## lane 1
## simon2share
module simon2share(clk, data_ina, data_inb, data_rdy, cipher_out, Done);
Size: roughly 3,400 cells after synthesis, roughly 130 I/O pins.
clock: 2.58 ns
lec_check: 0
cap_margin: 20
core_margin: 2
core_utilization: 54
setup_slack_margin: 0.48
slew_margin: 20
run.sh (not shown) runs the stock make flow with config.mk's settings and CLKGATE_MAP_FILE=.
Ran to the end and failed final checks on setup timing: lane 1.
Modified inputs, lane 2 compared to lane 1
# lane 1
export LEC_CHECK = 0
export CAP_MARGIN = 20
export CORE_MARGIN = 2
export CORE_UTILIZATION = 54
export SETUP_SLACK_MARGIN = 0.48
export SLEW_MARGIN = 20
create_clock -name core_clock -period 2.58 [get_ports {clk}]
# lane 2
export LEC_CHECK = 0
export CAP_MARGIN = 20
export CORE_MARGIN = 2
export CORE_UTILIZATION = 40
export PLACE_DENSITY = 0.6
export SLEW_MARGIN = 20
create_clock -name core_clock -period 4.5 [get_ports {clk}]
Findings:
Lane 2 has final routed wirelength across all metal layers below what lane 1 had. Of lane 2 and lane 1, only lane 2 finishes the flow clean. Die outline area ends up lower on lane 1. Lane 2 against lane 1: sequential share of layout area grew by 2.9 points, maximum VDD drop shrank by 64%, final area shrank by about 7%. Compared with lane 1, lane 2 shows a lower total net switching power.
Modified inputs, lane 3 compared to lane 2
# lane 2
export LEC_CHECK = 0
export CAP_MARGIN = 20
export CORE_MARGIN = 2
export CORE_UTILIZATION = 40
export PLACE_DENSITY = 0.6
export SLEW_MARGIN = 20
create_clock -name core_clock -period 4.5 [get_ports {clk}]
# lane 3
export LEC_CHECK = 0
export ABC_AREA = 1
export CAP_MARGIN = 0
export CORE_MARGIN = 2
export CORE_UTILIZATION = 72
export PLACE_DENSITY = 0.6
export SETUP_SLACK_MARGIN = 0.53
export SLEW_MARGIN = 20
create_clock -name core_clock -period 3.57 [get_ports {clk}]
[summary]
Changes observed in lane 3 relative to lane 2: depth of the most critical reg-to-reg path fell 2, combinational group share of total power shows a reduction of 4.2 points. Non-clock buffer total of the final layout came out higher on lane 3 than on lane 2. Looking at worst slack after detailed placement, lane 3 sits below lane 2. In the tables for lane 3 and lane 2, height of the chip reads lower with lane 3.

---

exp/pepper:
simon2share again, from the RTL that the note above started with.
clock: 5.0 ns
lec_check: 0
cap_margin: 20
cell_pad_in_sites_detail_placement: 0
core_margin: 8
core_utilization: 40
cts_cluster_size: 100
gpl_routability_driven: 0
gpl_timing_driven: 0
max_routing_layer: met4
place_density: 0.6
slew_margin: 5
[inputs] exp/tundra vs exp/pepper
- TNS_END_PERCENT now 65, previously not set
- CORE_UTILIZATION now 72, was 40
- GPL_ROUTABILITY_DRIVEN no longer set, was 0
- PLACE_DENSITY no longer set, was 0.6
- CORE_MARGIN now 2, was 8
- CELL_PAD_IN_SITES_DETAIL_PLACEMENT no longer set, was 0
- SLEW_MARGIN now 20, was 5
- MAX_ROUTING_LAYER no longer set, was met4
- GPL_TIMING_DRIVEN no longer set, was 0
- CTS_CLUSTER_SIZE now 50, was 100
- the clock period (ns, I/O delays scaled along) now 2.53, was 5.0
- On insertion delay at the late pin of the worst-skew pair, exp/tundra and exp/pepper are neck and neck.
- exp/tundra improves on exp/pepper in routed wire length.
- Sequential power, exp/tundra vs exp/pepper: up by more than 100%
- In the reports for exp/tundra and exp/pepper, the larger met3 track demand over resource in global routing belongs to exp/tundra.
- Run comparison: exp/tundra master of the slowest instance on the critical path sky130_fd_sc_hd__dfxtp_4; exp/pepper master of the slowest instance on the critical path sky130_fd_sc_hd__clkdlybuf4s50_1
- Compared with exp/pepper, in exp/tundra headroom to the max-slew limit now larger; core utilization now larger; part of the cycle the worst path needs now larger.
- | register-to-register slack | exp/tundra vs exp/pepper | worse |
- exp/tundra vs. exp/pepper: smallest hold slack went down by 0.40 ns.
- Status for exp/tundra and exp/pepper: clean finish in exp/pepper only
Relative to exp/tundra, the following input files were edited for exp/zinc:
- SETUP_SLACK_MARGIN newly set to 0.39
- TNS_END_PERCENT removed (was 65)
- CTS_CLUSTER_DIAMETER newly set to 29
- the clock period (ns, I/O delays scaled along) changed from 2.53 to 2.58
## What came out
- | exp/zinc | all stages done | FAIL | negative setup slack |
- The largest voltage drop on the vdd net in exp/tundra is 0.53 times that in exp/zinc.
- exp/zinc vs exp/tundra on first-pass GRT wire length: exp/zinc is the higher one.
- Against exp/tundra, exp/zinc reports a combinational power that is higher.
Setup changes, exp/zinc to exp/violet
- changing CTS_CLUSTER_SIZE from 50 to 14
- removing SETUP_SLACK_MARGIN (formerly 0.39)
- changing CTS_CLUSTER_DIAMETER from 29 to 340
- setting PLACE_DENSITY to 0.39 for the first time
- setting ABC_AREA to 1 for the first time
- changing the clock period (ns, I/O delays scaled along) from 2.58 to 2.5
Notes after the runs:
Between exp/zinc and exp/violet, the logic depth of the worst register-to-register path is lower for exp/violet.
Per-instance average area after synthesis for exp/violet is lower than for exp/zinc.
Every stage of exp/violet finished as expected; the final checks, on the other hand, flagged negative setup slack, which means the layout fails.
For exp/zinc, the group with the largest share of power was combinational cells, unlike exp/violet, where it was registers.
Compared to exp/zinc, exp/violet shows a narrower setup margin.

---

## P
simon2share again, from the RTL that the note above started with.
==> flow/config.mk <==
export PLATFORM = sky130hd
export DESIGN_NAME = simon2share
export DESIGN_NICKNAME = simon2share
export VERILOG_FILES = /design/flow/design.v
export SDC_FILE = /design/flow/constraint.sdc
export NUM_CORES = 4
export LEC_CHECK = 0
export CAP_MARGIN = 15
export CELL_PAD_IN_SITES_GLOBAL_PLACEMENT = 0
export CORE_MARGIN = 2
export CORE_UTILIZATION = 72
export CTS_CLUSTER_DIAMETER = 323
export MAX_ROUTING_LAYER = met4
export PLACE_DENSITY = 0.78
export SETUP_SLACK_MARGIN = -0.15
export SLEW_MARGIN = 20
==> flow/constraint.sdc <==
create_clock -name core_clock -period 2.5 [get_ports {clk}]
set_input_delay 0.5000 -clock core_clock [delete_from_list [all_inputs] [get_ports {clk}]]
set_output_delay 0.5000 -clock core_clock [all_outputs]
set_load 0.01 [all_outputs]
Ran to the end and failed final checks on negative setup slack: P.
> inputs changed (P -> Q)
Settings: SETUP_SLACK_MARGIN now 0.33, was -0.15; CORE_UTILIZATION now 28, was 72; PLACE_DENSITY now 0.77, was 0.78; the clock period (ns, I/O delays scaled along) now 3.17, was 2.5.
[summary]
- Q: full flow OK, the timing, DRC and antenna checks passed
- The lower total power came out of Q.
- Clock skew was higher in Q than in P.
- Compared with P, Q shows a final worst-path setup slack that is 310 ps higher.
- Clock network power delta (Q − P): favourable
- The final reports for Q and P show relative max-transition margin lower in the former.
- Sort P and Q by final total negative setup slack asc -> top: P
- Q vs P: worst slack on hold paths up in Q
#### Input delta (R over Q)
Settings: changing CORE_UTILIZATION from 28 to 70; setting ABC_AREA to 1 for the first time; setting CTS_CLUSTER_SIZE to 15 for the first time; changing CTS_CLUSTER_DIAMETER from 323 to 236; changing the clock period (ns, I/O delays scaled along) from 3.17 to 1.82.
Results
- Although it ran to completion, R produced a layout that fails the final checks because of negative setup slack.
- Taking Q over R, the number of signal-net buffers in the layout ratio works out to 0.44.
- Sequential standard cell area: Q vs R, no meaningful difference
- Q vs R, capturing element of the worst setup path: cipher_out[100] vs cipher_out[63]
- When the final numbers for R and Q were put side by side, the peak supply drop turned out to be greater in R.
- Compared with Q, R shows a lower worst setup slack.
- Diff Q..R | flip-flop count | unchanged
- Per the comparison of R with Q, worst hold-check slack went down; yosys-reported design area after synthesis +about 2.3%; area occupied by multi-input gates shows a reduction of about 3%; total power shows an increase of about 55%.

● ● ● ●

Work request:
Please give back, exactly as it stands above, the stretch from the line with "cts_cluster_size: 100" through the line with "- | exp/zinc", and no line outside it.

Output of the task:
cts_cluster_size: 100
gpl_routability_driven: 0
gpl_timing_driven: 0
max_routing_layer: met4
place_density: 0.6
slew_margin: 5
[inputs] exp/tundra vs exp/pepper
- TNS_END_PERCENT now 65, previously not set
- CORE_UTILIZATION now 72, was 40
- GPL_ROUTABILITY_DRIVEN no longer set, was 0
- PLACE_DENSITY no longer set, was 0.6
- CORE_MARGIN now 2, was 8
- CELL_PAD_IN_SITES_DETAIL_PLACEMENT no longer set, was 0
- SLEW_MARGIN now 20, was 5
- MAX_ROUTING_LAYER no longer set, was met4
- GPL_TIMING_DRIVEN no longer set, was 0
- CTS_CLUSTER_SIZE now 50, was 100
- the clock period (ns, I/O delays scaled along) now 2.53, was 5.0
- On insertion delay at the late pin of the worst-skew pair, exp/tundra and exp/pepper are neck and neck.
- exp/tundra improves on exp/pepper in routed wire length.
- Sequential power, exp/tundra vs exp/pepper: up by more than 100%
- In the reports for exp/tundra and exp/pepper, the larger met3 track demand over resource in global routing belongs to exp/tundra.
- Run comparison: exp/tundra master of the slowest instance on the critical path sky130_fd_sc_hd__dfxtp_4; exp/pepper master of the slowest instance on the critical path sky130_fd_sc_hd__clkdlybuf4s50_1
- Compared with exp/pepper, in exp/tundra headroom to the max-slew limit now larger; core utilization now larger; part of the cycle the worst path needs now larger.
- | register-to-register slack | exp/tundra vs exp/pepper | worse |
- exp/tundra vs. exp/pepper: smallest hold slack went down by 0.40 ns.
- Status for exp/tundra and exp/pepper: clean finish in exp/pepper only
Relative to exp/tundra, the following input files were edited for exp/zinc:
- SETUP_SLACK_MARGIN newly set to 0.39
- TNS_END_PERCENT removed (was 65)
- CTS_CLUSTER_DIAMETER newly set to 29
- the clock period (ns, I/O delays scaled along) changed from 2.53 to 2.58
## What came out
- | exp/zinc | all stages done | FAIL | negative setup slack |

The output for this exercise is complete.